Pour 13470, with greater amounts of Ni and Ti, presents more
improved characteristics.
The creep tests to break at 650.degree. C. at 385 MPa have been
carried out on the pours 13468 Imphy and 13605. The requirements
usually set for mounting at high temperature, in particular greater
than 100 hours at break, and greater than 5% extension at break are
complied with.
According to the invention, a minimum carbon content of 0.010% is
necessary to allow manufacturing "in air" in the systems such as
electric furnace plus AOD refining and in the ladle without using
vacuum or low pressure.
A maximum carbon content of 0.040% is necessary to avoid greatly
lowering the liquidus of the alloy and increasing the
solidification interval of the alloy, making continuous pouring
impossible.
In addition, the carbon combines with part of the titanium in the
form of TiC type carbides which is no longer available for
strengthening the alloy in the form of Ni.sub.3 Ti in the aged
state. It is necessary to minimize this phenomenon by limiting the
carbon content.
A maximum nitrogen content of 0.010% is the result of the reaction,
in the liquid metal, of the titanium added in large quantity with
the nitrogen that is already present: there is a formation and
decantation of the TiN nitrides in the ladles and the pour
distributors and the nitrogen content of the poured product must
not exceed the preceding value.
Silicon is generally present in the composition, at least in trace
amounts of which the level is 0.001% in the steel products.

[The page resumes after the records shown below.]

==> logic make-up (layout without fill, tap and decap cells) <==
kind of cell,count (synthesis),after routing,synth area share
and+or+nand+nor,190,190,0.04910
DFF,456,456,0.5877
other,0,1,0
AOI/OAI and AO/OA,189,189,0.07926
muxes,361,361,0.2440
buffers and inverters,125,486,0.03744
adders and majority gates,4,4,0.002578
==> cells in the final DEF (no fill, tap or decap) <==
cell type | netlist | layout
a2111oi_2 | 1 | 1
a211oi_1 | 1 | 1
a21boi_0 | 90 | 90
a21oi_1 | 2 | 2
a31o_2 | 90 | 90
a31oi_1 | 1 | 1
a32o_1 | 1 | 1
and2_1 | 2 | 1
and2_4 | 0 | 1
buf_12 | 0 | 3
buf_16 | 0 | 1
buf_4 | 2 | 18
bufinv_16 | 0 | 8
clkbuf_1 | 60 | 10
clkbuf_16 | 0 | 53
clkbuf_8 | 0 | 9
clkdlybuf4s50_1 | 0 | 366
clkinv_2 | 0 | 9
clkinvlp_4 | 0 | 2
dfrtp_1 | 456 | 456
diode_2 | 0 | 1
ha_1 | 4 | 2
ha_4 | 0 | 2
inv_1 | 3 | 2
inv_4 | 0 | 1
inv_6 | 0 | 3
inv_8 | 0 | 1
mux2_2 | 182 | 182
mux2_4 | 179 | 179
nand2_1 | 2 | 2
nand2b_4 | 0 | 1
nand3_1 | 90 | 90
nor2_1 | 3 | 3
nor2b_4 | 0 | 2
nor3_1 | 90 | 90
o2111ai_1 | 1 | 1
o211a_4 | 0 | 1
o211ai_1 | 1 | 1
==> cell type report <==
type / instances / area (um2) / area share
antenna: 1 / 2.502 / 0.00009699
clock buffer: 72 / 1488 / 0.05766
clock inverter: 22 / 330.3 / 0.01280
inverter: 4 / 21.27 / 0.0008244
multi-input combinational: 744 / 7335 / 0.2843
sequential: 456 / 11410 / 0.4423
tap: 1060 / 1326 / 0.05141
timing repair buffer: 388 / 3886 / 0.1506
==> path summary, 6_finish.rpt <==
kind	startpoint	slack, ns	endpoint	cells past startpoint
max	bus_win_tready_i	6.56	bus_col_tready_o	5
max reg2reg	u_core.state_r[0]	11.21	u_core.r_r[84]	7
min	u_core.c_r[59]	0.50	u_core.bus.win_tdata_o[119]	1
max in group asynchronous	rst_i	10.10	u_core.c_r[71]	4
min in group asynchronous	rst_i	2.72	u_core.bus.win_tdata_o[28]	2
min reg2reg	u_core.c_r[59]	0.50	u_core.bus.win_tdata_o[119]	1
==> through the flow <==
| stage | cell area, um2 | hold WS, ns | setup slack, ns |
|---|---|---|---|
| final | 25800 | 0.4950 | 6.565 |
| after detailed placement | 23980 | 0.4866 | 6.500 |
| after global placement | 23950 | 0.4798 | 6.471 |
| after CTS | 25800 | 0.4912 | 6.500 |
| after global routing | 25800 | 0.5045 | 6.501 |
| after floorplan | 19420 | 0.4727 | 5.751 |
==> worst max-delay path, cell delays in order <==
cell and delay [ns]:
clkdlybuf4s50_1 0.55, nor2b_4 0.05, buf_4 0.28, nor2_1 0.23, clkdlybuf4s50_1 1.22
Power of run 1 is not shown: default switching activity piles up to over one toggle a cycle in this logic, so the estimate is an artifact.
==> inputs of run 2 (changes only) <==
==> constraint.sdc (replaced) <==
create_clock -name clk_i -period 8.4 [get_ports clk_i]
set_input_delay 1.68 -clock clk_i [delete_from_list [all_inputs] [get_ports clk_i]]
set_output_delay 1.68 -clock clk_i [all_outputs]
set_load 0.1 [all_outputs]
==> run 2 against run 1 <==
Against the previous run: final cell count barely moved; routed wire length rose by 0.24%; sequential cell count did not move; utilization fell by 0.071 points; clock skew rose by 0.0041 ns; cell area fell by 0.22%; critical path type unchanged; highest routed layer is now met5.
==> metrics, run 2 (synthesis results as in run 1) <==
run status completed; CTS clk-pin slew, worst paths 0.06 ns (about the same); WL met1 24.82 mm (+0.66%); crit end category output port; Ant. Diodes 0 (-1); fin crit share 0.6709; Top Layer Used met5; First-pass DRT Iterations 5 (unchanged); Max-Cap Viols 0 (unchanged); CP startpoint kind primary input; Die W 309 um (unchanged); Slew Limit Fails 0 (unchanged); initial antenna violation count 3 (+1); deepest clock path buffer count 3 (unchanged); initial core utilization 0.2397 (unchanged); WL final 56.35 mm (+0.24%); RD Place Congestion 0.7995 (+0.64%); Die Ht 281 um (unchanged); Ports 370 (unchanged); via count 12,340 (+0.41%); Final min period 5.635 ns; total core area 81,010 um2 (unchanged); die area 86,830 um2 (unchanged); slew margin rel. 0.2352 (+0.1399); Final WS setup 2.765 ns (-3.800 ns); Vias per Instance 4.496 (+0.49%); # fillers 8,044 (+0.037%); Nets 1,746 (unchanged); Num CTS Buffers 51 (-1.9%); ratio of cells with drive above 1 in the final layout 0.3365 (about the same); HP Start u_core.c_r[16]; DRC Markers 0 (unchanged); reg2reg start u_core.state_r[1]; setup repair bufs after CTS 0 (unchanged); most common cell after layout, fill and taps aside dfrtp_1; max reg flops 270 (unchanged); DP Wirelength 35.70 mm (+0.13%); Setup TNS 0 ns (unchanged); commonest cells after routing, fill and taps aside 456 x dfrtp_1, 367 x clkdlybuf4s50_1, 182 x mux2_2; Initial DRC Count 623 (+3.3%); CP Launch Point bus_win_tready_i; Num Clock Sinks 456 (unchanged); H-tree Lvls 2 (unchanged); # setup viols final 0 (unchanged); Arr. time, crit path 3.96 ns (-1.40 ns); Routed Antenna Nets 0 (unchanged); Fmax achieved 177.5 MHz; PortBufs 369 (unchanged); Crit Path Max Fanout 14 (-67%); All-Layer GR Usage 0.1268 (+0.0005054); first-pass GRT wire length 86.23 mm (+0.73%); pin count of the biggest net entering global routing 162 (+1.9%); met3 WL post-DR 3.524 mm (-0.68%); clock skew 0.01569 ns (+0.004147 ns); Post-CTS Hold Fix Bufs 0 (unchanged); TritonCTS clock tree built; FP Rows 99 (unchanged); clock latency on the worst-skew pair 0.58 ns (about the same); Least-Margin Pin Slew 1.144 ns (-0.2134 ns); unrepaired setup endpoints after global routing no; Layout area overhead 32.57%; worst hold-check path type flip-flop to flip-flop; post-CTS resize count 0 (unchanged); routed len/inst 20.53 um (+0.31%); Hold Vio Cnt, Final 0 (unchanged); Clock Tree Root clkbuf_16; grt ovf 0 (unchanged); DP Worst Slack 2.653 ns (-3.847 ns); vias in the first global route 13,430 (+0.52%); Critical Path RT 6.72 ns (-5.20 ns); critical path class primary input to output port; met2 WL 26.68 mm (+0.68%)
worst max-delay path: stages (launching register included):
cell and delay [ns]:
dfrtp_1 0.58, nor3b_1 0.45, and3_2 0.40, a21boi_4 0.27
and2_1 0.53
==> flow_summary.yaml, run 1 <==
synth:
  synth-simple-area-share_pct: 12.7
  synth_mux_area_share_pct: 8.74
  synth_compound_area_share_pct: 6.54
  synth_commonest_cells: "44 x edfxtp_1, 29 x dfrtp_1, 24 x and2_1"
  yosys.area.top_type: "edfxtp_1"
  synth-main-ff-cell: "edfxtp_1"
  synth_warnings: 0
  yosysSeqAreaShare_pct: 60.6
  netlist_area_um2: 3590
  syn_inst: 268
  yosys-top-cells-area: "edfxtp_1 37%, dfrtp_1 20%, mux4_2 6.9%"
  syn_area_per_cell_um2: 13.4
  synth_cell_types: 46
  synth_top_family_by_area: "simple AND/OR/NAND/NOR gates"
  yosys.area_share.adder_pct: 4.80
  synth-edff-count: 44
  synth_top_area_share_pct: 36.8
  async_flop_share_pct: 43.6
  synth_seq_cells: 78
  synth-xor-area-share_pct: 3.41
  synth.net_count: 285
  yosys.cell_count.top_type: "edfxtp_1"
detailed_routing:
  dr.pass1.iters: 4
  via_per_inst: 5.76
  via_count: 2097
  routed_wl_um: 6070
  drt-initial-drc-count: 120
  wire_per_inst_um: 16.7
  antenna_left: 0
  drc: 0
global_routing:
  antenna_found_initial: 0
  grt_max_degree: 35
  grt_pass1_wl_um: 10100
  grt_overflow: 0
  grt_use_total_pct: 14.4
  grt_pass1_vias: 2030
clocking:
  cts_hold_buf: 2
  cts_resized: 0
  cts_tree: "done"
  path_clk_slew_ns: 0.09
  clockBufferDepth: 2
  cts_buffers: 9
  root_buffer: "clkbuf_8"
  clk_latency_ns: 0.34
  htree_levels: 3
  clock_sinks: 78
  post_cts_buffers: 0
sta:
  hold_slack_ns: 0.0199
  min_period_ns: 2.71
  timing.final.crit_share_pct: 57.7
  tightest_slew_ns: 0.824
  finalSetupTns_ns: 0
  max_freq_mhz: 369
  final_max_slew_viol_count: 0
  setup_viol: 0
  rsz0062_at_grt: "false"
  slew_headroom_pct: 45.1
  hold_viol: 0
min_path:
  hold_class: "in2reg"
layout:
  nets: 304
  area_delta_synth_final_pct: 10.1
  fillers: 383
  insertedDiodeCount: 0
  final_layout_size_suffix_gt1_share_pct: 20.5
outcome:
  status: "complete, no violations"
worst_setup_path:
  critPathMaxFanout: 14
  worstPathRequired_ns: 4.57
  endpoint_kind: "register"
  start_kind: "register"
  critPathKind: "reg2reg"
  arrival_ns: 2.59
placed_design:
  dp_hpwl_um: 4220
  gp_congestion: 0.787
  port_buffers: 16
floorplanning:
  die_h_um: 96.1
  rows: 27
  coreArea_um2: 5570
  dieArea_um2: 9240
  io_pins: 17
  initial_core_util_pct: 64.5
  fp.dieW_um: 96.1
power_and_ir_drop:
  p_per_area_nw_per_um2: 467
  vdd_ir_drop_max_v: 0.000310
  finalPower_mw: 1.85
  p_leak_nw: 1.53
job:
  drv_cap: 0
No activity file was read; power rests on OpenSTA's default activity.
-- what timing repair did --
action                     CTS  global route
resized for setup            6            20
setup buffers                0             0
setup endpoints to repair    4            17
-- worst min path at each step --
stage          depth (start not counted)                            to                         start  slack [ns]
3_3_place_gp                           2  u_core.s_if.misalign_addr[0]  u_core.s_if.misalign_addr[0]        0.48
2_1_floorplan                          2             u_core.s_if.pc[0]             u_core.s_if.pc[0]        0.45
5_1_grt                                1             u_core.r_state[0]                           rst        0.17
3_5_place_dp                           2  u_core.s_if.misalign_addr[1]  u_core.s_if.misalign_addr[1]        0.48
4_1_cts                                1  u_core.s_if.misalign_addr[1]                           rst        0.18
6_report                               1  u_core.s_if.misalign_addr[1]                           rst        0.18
--- src/rtl/keypad_digit_register.sv ---
// keypad_digit_register
// ---------------------
// Receiving end of the keypad encoder link. The asynchronous active-low
// key strobe (loadn) and its BCD digit are synchronised together, the
// strobe is debounced for both press and release, and each qualified press
// contributes at most one digit. Accepted digits shift right-to-left through
// a four-digit MM:SS entry register.
//
// Ports
//   clk           system clock, rising edge
//   resetn        asynchronous active-low reset
//   BCD_IN[3:0]   encoder digit, meaningful while loadn is low
//   loadn         encoder key-valid strobe, active low, asynchronous
//   enablen       entry enable, active low
//   clearn        synchronous active-low clear of the entry register
//   min_tens, min_ones, sec_tens, sec_ones [3:0]   entry digits
//   digit_count[2:0]  digits accepted since the last clear (0..4)
//   digit_strobe  one-cycle pulse when the digits update
//   full          digit_count == 4
//   nonzero       any entry digit is non-zero
module keypad_digit_register #(
  parameter int HOLD_CYCLES = 4,
  parameter int SYNC_STAGES = 2
) (
  input  logic       clk,
  input  logic       resetn,
  input  logic [3:0] BCD_IN,
  input  logic       loadn,
  input  logic       enablen,
  input  logic       clearn,
  output logic [3:0] min_tens,
  output logic [3:0] min_ones,
  output logic [3:0] sec_tens,
  output logic [3:0] sec_ones,
  output logic [2:0] digit_count,
  output logic       digit_strobe,
  output logic       full,
  output logic       nonzero
);

  localparam logic [7:0] HOLD_LIM = 8'(HOLD_CYCLES);

  typedef enum logic [2:0] {
    IDLE,
    PRESS_QUAL,
    ACCEPT,
    WAIT_RELEASE,
    REL_QUAL
  } state_t;

  // Synchroniser chains. prime_* tracks how far genuine samples have
  // propagated since reset, so the FSM can tell the reset value of the
  // loadn chain apart from a real "key up" observation.
  logic [SYNC_STAGES-1:0] loadn_sync_q, loadn_sync_d;
  logic [SYNC_STAGES-1:0] prime_q, prime_d;
  logic [3:0]             bcd_sync_q [SYNC_STAGES];
  logic [3:0]             bcd_sync_d [SYNC_STAGES];

  logic       loadn_s;
  logic [3:0] bcd_s;
  logic       primed;

  state_t     state_q, state_d;
  logic [7:0] hold_cnt_q, hold_cnt_d;
  logic [7:0] cnt_inc;
  logic       armed_q, armed_d;
  logic       accept;

  logic [3:0] min_tens_q, min_tens_d;
  logic [3:0] min_ones_q, min_ones_d;
  logic [3:0] sec_tens_q, sec_tens_d;
  logic [3:0] sec_ones_q, sec_ones_d;
  logic [2:0] digit_count_q, digit_count_d;
  logic       digit_strobe_q, digit_strobe_d;
  logic       full_q, full_d;
  logic       nonzero_q, nonzero_d;

  assign loadn_s = loadn_sync_q[SYNC_STAGES-1];
  assign bcd_s   = bcd_sync_q[SYNC_STAGES-1];
  assign primed  = prime_q[SYNC_STAGES-1];
  assign cnt_inc = hold_cnt_q + 8'd1;

  // loadn and BCD_IN move through identical chains so they stay aligned.
  always_comb begin
    loadn_sync_d  = {loadn_sync_q[SYNC_STAGES-2:0], loadn};
    prime_d       = {prime_q[SYNC_STAGES-2:0], 1'b1};
    bcd_sync_d[0] = BCD_IN;
    for (int i = 1; i < SYNC_STAGES; i++) begin
      bcd_sync_d[i] = bcd_sync_q[i-1];
    end
  end

  always_ff @(posedge clk or negedge resetn) begin
    if (!resetn) begin
      loadn_sync_q <= '1;
      prime_q      <= '0;
      for (int i = 0; i < SYNC_STAGES; i++) begin
        bcd_sync_q[i] <= 4'd0;
      end
    end else begin
      loadn_sync_q <= loadn_sync_d;
      prime_q      <= prime_d;
      for (int i = 0; i < SYNC_STAGES; i++) begin
        bcd_sync_q[i] <= bcd_sync_d[i];
      end
    end
  end

  // Debounce FSM: next state, hold counter and the accept decision.
  // armed_q is clear after reset until a qualified release has been seen,
  // so a key held through reset is not taken as a fresh press; until then
  // IDLE behaves like the release-tracking states.
  always_comb begin
    state_d    = state_q;
    hold_cnt_d = hold_cnt_q;
    armed_d    = armed_q;
    accept     = 1'b0;

    case (state_q)
      IDLE: begin
        hold_cnt_d = 8'd0;
        if (primed) begin
          if (!armed_q) begin
            if (!loadn_s) begin
              state_d = WAIT_RELEASE;
            end else if (HOLD_LIM <= 8'd1) begin
              armed_d = 1'b1;
            end else begin
              state_d    = REL_QUAL;
              hold_cnt_d = 8'd1;
            end
          end else if (!loadn_s) begin
            if (HOLD_LIM <= 8'd1) begin
              state_d = ACCEPT;
            end else begin
              state_d    = PRESS_QUAL;
              hold_cnt_d = 8'd1;
            end
          end
        end
      end

      PRESS_QUAL: begin
        if (loadn_s) begin
          state_d    = IDLE;
          hold_cnt_d = 8'd0;
        end else if (cnt_inc >= HOLD_LIM) begin
          state_d    = ACCEPT;
          hold_cnt_d = 8'd0;
        end else begin
          hold_cnt_d = cnt_inc;
        end
      end

      ACCEPT: begin
        accept     = !enablen && (bcd_s <= 4'd9) && (digit_count_q < 3'd4);
        state_d    = WAIT_RELEASE;
        hold_cnt_d = 8'd0;
      end

      WAIT_RELEASE: begin
        hold_cnt_d = 8'd0;
        if (loadn_s) begin
          if (HOLD_LIM <= 8'd1) begin
            state_d = IDLE;
            armed_d = 1'b1;
          end else begin
            state_d    = REL_QUAL;
            hold_cnt_d = 8'd1;
          end
        end
      end

      REL_QUAL: begin
        if (!loadn_s) begin
          state_d    = WAIT_RELEASE;
          hold_cnt_d = 8'd0;
        end else if (cnt_inc >= HOLD_LIM) begin
          state_d    = IDLE;
          hold_cnt_d = 8'd0;
          armed_d    = 1'b1;
        end else begin
          hold_cnt_d = cnt_inc;
        end
      end

      default: begin
        state_d    = IDLE;
        hold_cnt_d = 8'd0;
      end
    endcase

    // Clear overrides everything; a key still down must be released first.
    if (!clearn) begin
      accept     = 1'b0;
      hold_cnt_d = 8'd0;
      state_d    = loadn_s ? IDLE : WAIT_RELEASE;
    end
  end

  always_ff @(posedge clk or negedge resetn) begin
    if (!resetn) begin
      state_q    <= IDLE;
      hold_cnt_q <= 8'd0;
      armed_q    <= 1'b0;
    end else begin
      state_q    <= state_d;
      hold_cnt_q <= hold_cnt_d;
      armed_q    <= armed_d;
    end
  end

  // Entry register: shift left by one digit on accept. full and nonzero
  // are derived from the next-state values so they move with the digits.
  always_comb begin
    min_tens_d     = min_tens_q;
    min_ones_d     = min_ones_q;
    sec_tens_d     = sec_tens_q;
    sec_ones_d     = sec_ones_q;
    digit_count_d  = digit_count_q;
    digit_strobe_d = 1'b0;

    if (!clearn) begin
      min_tens_d    = 4'd0;
      min_ones_d    = 4'd0;
      sec_tens_d    = 4'd0;
      sec_ones_d    = 4'd0;
      digit_count_d = 3'd0;
    end else if (accept) begin
      min_tens_d     = min_ones_q;
      min_ones_d     = sec_tens_q;
      sec_tens_d     = sec_ones_q;
      sec_ones_d     = bcd_s;
      digit_count_d  = digit_count_q + 3'd1;
      digit_strobe_d = 1'b1;
    end

    full_d    = (digit_count_d == 3'd4);
    nonzero_d = |{min_tens_d, min_ones_d, sec_tens_d, sec_ones_d};
  end

  always_ff @(posedge clk or negedge resetn) begin
    if (!resetn) begin
      min_tens_q     <= 4'd0;
      min_ones_q     <= 4'd0;
      sec_tens_q     <= 4'd0;
      sec_ones_q     <= 4'd0;
      digit_count_q  <= 3'd0;
      digit_strobe_q <= 1'b0;
      full_q         <= 1'b0;
      nonzero_q      <= 1'b0;
    end else begin
      min_tens_q     <= min_tens_d;
      min_ones_q     <= min_ones_d;
      sec_tens_q     <= sec_tens_d;
      sec_ones_q     <= sec_ones_d;
      digit_count_q  <= digit_count_d;
      digit_strobe_q <= digit_strobe_d;
      full_q         <= full_d;
      nonzero_q      <= nonzero_d;
    end
  end

  assign min_tens     = min_tens_q;
  assign min_ones     = min_ones_q;
  assign sec_tens     = sec_tens_q;
  assign sec_ones     = sec_ones_q;
  assign digit_count  = digit_count_q;
  assign digit_strobe = digit_strobe_q;
  assign full         = full_q;
  assign nonzero      = nonzero_q;

endmodule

Silicon contributes to the formation of ferrite and sigma phase. A
maximum content of 2.0% is necessary to avoid accelerated formation
of this latter embrittling phase.
The silicon contributes to improvement in resistance to oxidizing
and the environment at high temperature, by forming more or less
continuous layers of silica or silicates under the other oxides. A
significant addition, e.g. of more than 1%, is thus useful when the
solidification occurs in ferritic mode. A notable addition, e.g.
between 0.2 and 2%, is possible without formation of significant
segregations, as may be the case in certain solidification
processes when the solidification occurs in austenitic mode.
A minimum manganese content of 0.001% is generally present as a
residue deriving especially from the ferroalloys.
At the time of manufacturing, the manganese oxidizes easily during
oxygen blasts intended to bring the carbon to the level required; a
maximum content of 8% is necessary to permit refining under correct
production conditions with the addition of manganese.
We have found that the manganese presents the specific feature of
promoting the ferritic solidification mode, while promoting, in
contrast, the suppression of the residual ferrite at the time of
annealing between 900.degree. C. and 1200.degree. C., notably on
the product manufactured at high temperature. It does not cause the
formation of sigma phase.
Since it is necessary to obtain the ferritic solidification mode
while avoiding an excess of other elements that form ferrite, such
as Cr, Mo, Si, W, an excess which would cause embrittlement by
forming the sigma phase at the time of aging, manganese proves to
be especially useful when the goal is to greatly harden the alloy
using a significant nickel content.
The addition of manganese causes an increase in the thickness of
scales on products rolled at high temperature or annealed or at the
time of use. A silicon addition, e.g. of more than 1%, then makes
it possible to bring the oxidizing back to a normal level.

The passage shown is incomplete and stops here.